The author states that, “The central claim of this area of scholarship is that, beyond examining the bodily conditions or the physical environments that produce disability, disability studies should also examine those less tangible but profoundly distorted social expectations that presume what bodies should look like and be able to do.” When thinking about disability and sexuality through a queer theory lens, we come to the conclusion that the human body and its capacities are not biologically determined, but are formed and influenced by the process of normalization. Likewise, sociologist Erving Goffman describes how everyone has the potential to fail to adhere to identity norms, and therefore even the so-called “normal” people are put at risk by the system they perpetuate and benefit from. Next, Dean brings up medical historian Georges Canguilhem’s idea that “significant variations from what is statistically normal for a population need not imply pathology.” This concept is important because our perception of variation equating sickness is only upheld when mathematical norms and evaluative norms are conflated together.
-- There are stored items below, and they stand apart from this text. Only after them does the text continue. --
Context: an optimization exercise on an open-source flow, tuned for small area and a short achievable clock period. The choices shown serve that exercise and are no tape-out recipe. Function was not checked in any run shown here: the RTL went through the layout flow alone. Power is estimated from default activity; no workload was simulated.

==> flow/design.v (outline; a module is shown in full before it is edited, if it fits) <==
// module mul_fa: 11 lines
// module mul_ha: 10 lines
// module dadda_mul_top: 3374 lines
module dadda_mul_top
(
    input  logic        clk,
    input  logic        arst_n,
    input  logic [31:0] a,
    input  logic [31:0] b,
    output logic [63:0] y
);
  // ...
==> flow/flow/run.sh <==
#!/bin/bash
# standard layout with buf_2 port buffers, a clock tree without dummy loads, and the
# resizer's setup repair aiming for extra slack from placement to clock tree synthesis, for a little
# less after global routing, and for the plain constraints in the rest
set -euo pipefail
P="BUFFER_PORTS_ARGS=-buffer_cell sky130_fd_sc_hd__buf_2"
C="CTS_ARGS=-sink_clustering_enable -repair_clock_nets -dont_use_dummy_load -sink_clustering_size 30 -buf_list {sky130_fd_sc_hd__clkbuf_4 sky130_fd_sc_hd__clkbuf_8}"
bash standard.sh "$P" "$C" SETUP_SLACK_MARGIN=0 floorplan > standard_make_fp.log 2>&1
bash standard.sh "$P" "$C" SETUP_SLACK_MARGIN=13.9 cts > standard_make_cts.log 2>&1
bash standard.sh "$P" "$C" SETUP_SLACK_MARGIN=13.7 grt > standard_make_grt.log 2>&1
bash standard.sh "$P" "$C" SETUP_SLACK_MARGIN=0 finish > standard_make_finish.log 2>&1
==> flow/standard.sh <==
#!/bin/bash
# synth_recipe.tcl (not shown) runs the flow's synth.tcl, then flattens the netlist and writes it again
# the make line also repeats each setting of config.mk as NAME=value (left out here)
make -C /OpenROAD-flow-scripts/flow DESIGN_CONFIG=/design/flow/config.mk WORK_HOME=/design/flow/orfs CLKGATE_MAP_FILE= SYNTH_SCRIPT=/design/flow/synth_recipe.tcl "${@:-finish}"
==> flow/config.mk <==
export PLATFORM = sky130hd
export DESIGN_NAME = dadda_mul_top
export DESIGN_NICKNAME = dadda_mul_top
export VERILOG_FILES = /design/flow/design.v
export SDC_FILE = /design/flow/constraint.sdc
export NUM_CORES = 4
export LEC_CHECK = 0
export ABC_AREA = 1
export ABC_CLOCK_PERIOD_IN_PS = 22000
export CAP_MARGIN = 20
export CORE_MARGIN = 2
export CORE_UTILIZATION = 40
export CTS_BUF_LIST = sky130_fd_sc_hd__clkbuf_4 sky130_fd_sc_hd__clkbuf_8
export PLACE_DENSITY = 0.75
export SLEW_MARGIN = 20
export SYNTH_HIERARCHICAL = 1
export SYNTH_MINIMUM_KEEP_SIZE = 0
==> flow/constraint.sdc <==
create_clock -name core_clock -period 22.0 [get_ports {clk}]
set_input_delay 4.4000 -clock core_clock [delete_from_list [all_inputs] [get_ports {clk}]]
set_output_delay 4.4000 -clock core_clock [all_outputs]
set_load 0.01 [all_outputs]
==> results.sh, run 1 <==
export IMPL_path_cells="buf_6, inv_1, nor2_1, nand2_1, nand2_1, clkinvlp_2, o22ai_1, fa_1, fa_1, fa_1, fa_1, fa_1"
export IMPL_multiInputGateArea_um2=21200
export IMPL_relSlewSlack_pct=42.9
export IMPL_multi_input_area_share_pct=78.1
export IMPL_cp_required_ps=22430
export IMPL_run_status="timing/DRC/antenna clean"
export IMPL_nNetsFinal=3226
export IMPL_ys_warn_count=7
export IMPL_crit_path_max_incr_delay_ps=560
export IMPL_multi_input_cells=1974
export IMPL_track_usage_pct=25.0
export IMPL_seqCellArea_um2=2470
export IMPL_diodes=4
export IMPL_grt_first_pass_wirelength_mm=124
export IMPL_sh_seq_area_pct=9.10
export IMPL_seq_area_frac_synth_pct=9.76
export IMPL_synth_nets=3228
export IMPL_synthAdderAreaFrac_pct=47.3
export IMPL_clock_power_uw=157
export IMPL_syn_inst=2515
export IMPL_synth_flop_cell="dfxtp_1"
export IMPL_p_int_mw=1.80
export IMPL_synthTopCellsByArea="fa_1, xnor2_1, o22ai_1"
export IMPL_via_per_inst=5.98
export IMPL_synth_simple_area_share_pct=4.40
export IMPL_drv_cap=0
export IMPL_buffers=192
export IMPL_core_region_area_um2=62700
export IMPL_endpoint="hy_q[13]"
export IMPL_startpoint="b[5]"
export IMPL_die_area_um2=65200
export IMPL_io_pins=130
export IMPL_antenna_found_initial=8
export IMPL_clkSinkCount=123
export IMPL_ant_nets=0
export IMPL_drt_met1_wl_mm=30.1
export IMPL_stdcell_count=3361
export IMPL_critPathTopFamily="adder cells"
export IMPL_use_met2_pct=38.2
export IMPL_min_period_over_period_pct=37.5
Dean then moves onto the AIDS crisis, which he describes as a time when social and medical norms intersected more powerfully than ever before. He references a quote from literary scholar Ellis Hanson’s idea that the origins of Queer Theory came from disability studies due to the activism during the AIDS crisis which centered on the concept that the disease was not isolated to groups such as IV drug users and gay men, though the groups were severely impacted. Dean’s final idea surrounds the idea that queer studies and disability studies are interconnected in many ways that future scholars should look into to form their own theories.
3. Quotations:
-“In recent decades, sexual minorities have reclaimed “queer” as a badge of pride and a mark of resistance to regimes of the normal, mirroring the embrace of terms like “crip” (Dean, 143).
-“Power in modern society is exerted less through channels of regulation and prohibition than through those of normalization and rehabilitation” (Dean, 144).
-“Sex itself, in its effects on coherent selfhood, may be regarded as disabling” (Dean, 145).
4. Reflection:
The idea that most intrigued me from this reading was the assertion that queerness and heterosexuality aren’t opposing concepts in their basic form. The term “queer” has a much wider scope than just a descriptor of sexualities that are non-heterosexual, and instead battles the social standard of heteronormativity which primarily negatives influences the lives of everyone regardless of sexuality and gender. Being a queer person myself, for a long time I was uncertain of whether or not to accept the label because of its negative origins. However, this way of viewing the term is very unifying and inspiring to me.
I also really liked Dean’s emphasis on the idea that these theories are still being expanded and each scholar he referenced has influenced the minds of those involved in the communities, and the other scholars who develop their own theories based off of prior theorists work. It really emphasized that this ideas are built by living, breathing groups of people who want to make the world better both for themselves and the wider culture in relation to the structures that oppress them.